1.  Monitor your own feelings while you’re reading. If you’re reading something and start experiencing the Yippee! feelings I had while reading The Destiny Thief, go back and read it again. Try to figure out what makes this piece so wonderful – and do likewise.

2.  Make a vow that you’re always going to aim to create that feeling for your readers.

3. Read the New York Times.

Here are a few sentences from a page 1 story in last Friday’s Times about the 73 million Rohingya Muslims who have fled Myanmar:

The Rohingya have not returned by the hundreds of thousands, or even by the thousands.
In fact, they have hardly returned at all.
After all the assurances that it was safe for them to return to Myanmar, only a few dozen have done so. The first batch of about 1200 returnees was supposed to be sent home in January 2018….

That is gorgeous writing.
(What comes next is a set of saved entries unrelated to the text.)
<file path="src/rtl/fault_esc_pkg.sv">
package fault_esc_pkg;

  typedef enum logic [2:0] {
    CLS_IDLE    = 3'd0,
    CLS_BENIGN  = 3'd1,
    CLS_CONTRIB = 3'd2,
    CLS_PAGE    = 3'd3,
    CLS_DOUBLE  = 3'd4
  } exc_class_t;

  localparam int VEC_DOUBLE   = 8;
  localparam int VEC_NO_FPU   = 7;
  localparam int VEC_PAGE     = 14;
  localparam int VEC_ALIGN    = 17;
  localparam int VEC_MCHK     = 18;
  localparam int VEC_FPU_ERR  = 16;

endpackage

</file>
<file path="src/rtl/fault_esc_src.sv">
module fault_esc_src #(
  parameter int VEC_W = 8,
  parameter int ERR_W = 16
) (
  input  logic             exc_valid,
  input  logic [VEC_W-1:0] exc_vector,
  input  logic [ERR_W-1:0] exc_code,
  input  logic             task_sw,
  input  logic             fpu_op,
  output logic             src_valid,
  output logic [VEC_W-1:0] src_vector,
  output logic [ERR_W-1:0] src_code
);
  import fault_esc_pkg::*;

  logic fpu_trap;

  assign fpu_trap = fpu_op && task_sw;

  always_comb begin
    src_valid  = exc_valid || fpu_trap;
    src_vector = '0;
    src_code   = '0;
    if (exc_valid) begin
      src_vector = exc_vector;
      src_code   = exc_code;
    end else if (fpu_trap) begin
      src_vector = VEC_W'(VEC_NO_FPU);
    end
  end

endmodule

</file>
<file path="src/rtl/fault_esc_classify.sv">
module fault_esc_classify #(
  parameter int VEC_W    = 8,
  parameter int IRQ_BASE = 32
) (
  input  logic                        vec_in,
  input  logic [VEC_W-1:0]            vector,
  output fault_esc_pkg::exc_class_t   cls,
  output logic                        pushes_code,
  output logic                        code_is_zero,
  output logic                        reserved
);
  import fault_esc_pkg::*;

  always_comb begin
    cls          = CLS_BENIGN;
    pushes_code  = 1'b0;
    code_is_zero = 1'b0;
    reserved     = 1'b0;
    if (int'(vector) >= IRQ_BASE) begin
      cls = CLS_BENIGN;
    end else begin
      case (int'(vector))
        0, 9:                cls = CLS_CONTRIB;
        10, 11, 12, 13: begin
          cls         = CLS_CONTRIB;
          pushes_code = 1'b1;
        end
        VEC_PAGE: begin
          cls         = CLS_PAGE;
          pushes_code = 1'b1;
        end
        VEC_DOUBLE: begin
          cls          = CLS_DOUBLE;
          pushes_code  = 1'b1;
          code_is_zero = 1'b1;
        end
        VEC_ALIGN: begin
          cls          = CLS_BENIGN;
          pushes_code  = 1'b1;
          code_is_zero = 1'b1;
        end
        1, 2, 3, 4, 5, 6, VEC_NO_FPU, VEC_FPU_ERR, VEC_MCHK:
                             cls = CLS_BENIGN;
        default:             reserved = vec_in;
      endcase
    end
  end

endmodule

</file>
<file path="src/rtl/fault_esc_track.sv">
module fault_esc_track #(
  parameter int VEC_W = 8,
  parameter int ERR_W = 16
) (
  input  logic                      clk,
  input  logic                      rst,
  input  logic                      src_valid,
  input  logic [VEC_W-1:0]          src_vector,
  input  logic [ERR_W-1:0]          src_code,
  input  fault_esc_pkg::exc_class_t cls,
  input  logic                      pushes_code,
  input  logic                      code_is_zero,
  input  logic                      reserved,
  input  logic                      dlv_done,
  output logic                      issue,
  output logic [VEC_W-1:0]          issue_vector,
  output logic                      issue_has_code,
  output logic [ERR_W-1:0]          issue_code,
  output fault_esc_pkg::exc_class_t st_q,
  output logic                      shut_q
);
  import fault_esc_pkg::*;

  logic       accept;
  logic       severe;
  logic       escalate;
  logic       kill;
  exc_class_t st_d;

  assign accept   = src_valid && !reserved && !shut_q;
  assign severe   = (cls == CLS_CONTRIB) || (cls == CLS_PAGE);
  assign escalate = ((cls == CLS_CONTRIB) && (st_q == CLS_CONTRIB || st_q == CLS_PAGE)) ||
                    ((cls == CLS_PAGE) && (st_q == CLS_PAGE));
  assign kill     = severe && (st_q == CLS_DOUBLE);
  assign issue    = accept && !kill;

  always_comb begin
    issue_vector   = src_vector;
    issue_has_code = pushes_code;
    issue_code     = (pushes_code && !code_is_zero) ? src_code : '0;
    if (escalate) begin
      issue_vector   = VEC_W'(VEC_DOUBLE);
      issue_has_code = 1'b1;
      issue_code     = '0;
    end
  end

  always_comb begin
    st_d = st_q;
    if (issue)          st_d = escalate ? CLS_DOUBLE : cls;
    else if (!accept && dlv_done) st_d = CLS_IDLE;
  end

  always_ff @(posedge clk) begin
    if (rst) begin
      st_q   <= CLS_IDLE;
      shut_q <= 1'b0;
    end else begin
      st_q   <= st_d;
      shut_q <= shut_q || (accept && kill);
    end
  end

  // once set, shutdown is held
  a_r5_shut_sticky: assert property (@(posedge clk) disable iff (rst)
    shut_q |=> shut_q);

  // a reserved vector leaves the tracked class untouched
  a_r10_reserved_keeps_state: assert property (@(posedge clk) disable iff (rst)
    (src_valid && reserved && !dlv_done) |=> $stable(st_q));

endmodule

</file>
<file path="src/rtl/fault_esc_outreg.sv">
module fault_esc_outreg #(
  parameter int VEC_W = 8,
  parameter int ERR_W = 16
) (
  input  logic             clk,
  input  logic             rst,
  input  logic             issue,
  input  logic [VEC_W-1:0] issue_vector,
  input  logic             issue_has_code,
  input  logic [ERR_W-1:0] issue_code,
  output logic             out_valid,
  output logic [VEC_W-1:0] out_vector,
  output logic             out_has_code,
  output logic [ERR_W-1:0] out_code
);

  always_ff @(posedge clk) begin
    if (rst || !issue) begin
      out_valid    <= 1'b0;
      out_vector   <= '0;
      out_has_code <= 1'b0;
      out_code     <= '0;
    end else begin
      out_valid    <= 1'b1;
      out_vector   <= issue_vector;
      out_has_code <= issue_has_code;
      out_code     <= issue_code;
    end
  end

  // no code value without the code flag
  a_r2_code_needs_flag: assert property (@(posedge clk) disable iff (rst)
    !out_has_code |-> (out_code == '0));

endmodule

</file>
<file path="src/rtl/fault_escalator.sv">
module fault_escalator #(
  parameter int VEC_W    = 8,
  parameter int ERR_W    = 16,
  parameter int IRQ_BASE = 32
) (
  input  logic             clk,
  input  logic             rst,
  input  logic             exc_valid,
  input  logic [VEC_W-1:0] exc_vector,
  input  logic [ERR_W-1:0] exc_code,
  input  logic             dlv_done,
  input  logic             task_sw,
  input  logic             fpu_op,
  output logic             out_valid,
  output logic [VEC_W-1:0] out_vector,
  output logic             out_has_code,
  output logic [ERR_W-1:0] out_code,
  output logic             shutdown
);
  import fault_esc_pkg::*;

  logic             src_valid;
  logic [VEC_W-1:0] src_vector;
  logic [ERR_W-1:0] src_code;
  exc_class_t       cls_w;
  logic             pushes_w;
  logic             zero_w;
  logic             rsv_w;
  logic             issue_w;
  logic [VEC_W-1:0] iss_vec_w;
  logic             iss_has_w;
  logic [ERR_W-1:0] iss_code_w;
  exc_class_t       st_w;

  fault_esc_src #(.VEC_W(VEC_W), .ERR_W(ERR_W)) u_src (
    .exc_valid (exc_valid), .exc_vector(exc_vector), .exc_code(exc_code),
    .task_sw   (task_sw),   .fpu_op    (fpu_op),
    .src_valid (src_valid), .src_vector(src_vector), .src_code(src_code)
  );

  fault_esc_classify #(.VEC_W(VEC_W), .IRQ_BASE(IRQ_BASE)) u_cls (
    .vec_in      (src_valid), .vector(src_vector), .cls(cls_w),
    .pushes_code (pushes_w),  .code_is_zero(zero_w), .reserved(rsv_w)
  );

  fault_esc_track #(.VEC_W(VEC_W), .ERR_W(ERR_W)) u_trk (
    .clk (clk), .rst(rst),
    .src_valid(src_valid), .src_vector(src_vector), .src_code(src_code),
    .cls(cls_w), .pushes_code(pushes_w), .code_is_zero(zero_w), .reserved(rsv_w),
    .dlv_done(dlv_done),
    .issue(issue_w), .issue_vector(iss_vec_w), .issue_has_code(iss_has_w),
    .issue_code(iss_code_w), .st_q(st_w), .shut_q(shutdown)
  );

  fault_esc_outreg #(.VEC_W(VEC_W), .ERR_W(ERR_W)) u_out (
    .clk(clk), .rst(rst),
    .issue(issue_w), .issue_vector(iss_vec_w), .issue_has_code(iss_has_w),
    .issue_code(iss_code_w),
    .out_valid(out_valid), .out_vector(out_vector),
    .out_has_code(out_has_code), .out_code(out_code)
  );

  // contributory on top of contributory becomes a double fault
  a_r3_contrib_pair: assert property (@(posedge clk) disable iff (rst)
    (src_valid && cls_w == CLS_CONTRIB && st_w == CLS_CONTRIB && !shutdown)
    |=> (out_valid && out_vector == VEC_W'(VEC_DOUBLE) && out_has_code && out_code == '0));

  // no result issued while shut down
  a_r5_silent_when_shut: assert property (@(posedge clk) disable iff (rst)
    shutdown |=> !out_valid);

  // external interrupt vectors never carry a code
  a_r7_irq_no_code: assert property (@(posedge clk) disable iff (rst)
    (out_valid && int'(out_vector) >= IRQ_BASE) |-> !out_has_code);

  // reserved vectors produce no result
  a_r10_reserved_silent: assert property (@(posedge clk) disable iff (rst)
    (exc_valid && rsv_w) |=> !out_valid);

endmodule

</file>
No pretension. Why doesn’t everyone write like this? (Why don’t I always write like this? I hope I do part of the time. But why not all the time?)

It’s so readable and clear – and so human. You’re drawn in to the story. You understand the problem that journalist Harriet Beech is describing, and you’re trying to figure out what’s coming next. She’s piqued your interest, and you want to keep reading.

I ran it through seven readability formulas. They all placed it in the “difficult range” – 11th or 12th grade. But it’s still eminently readable. Pleasurable. The only slightly difficult words are “assurances” and “returnees.” What lovely, lovely writing.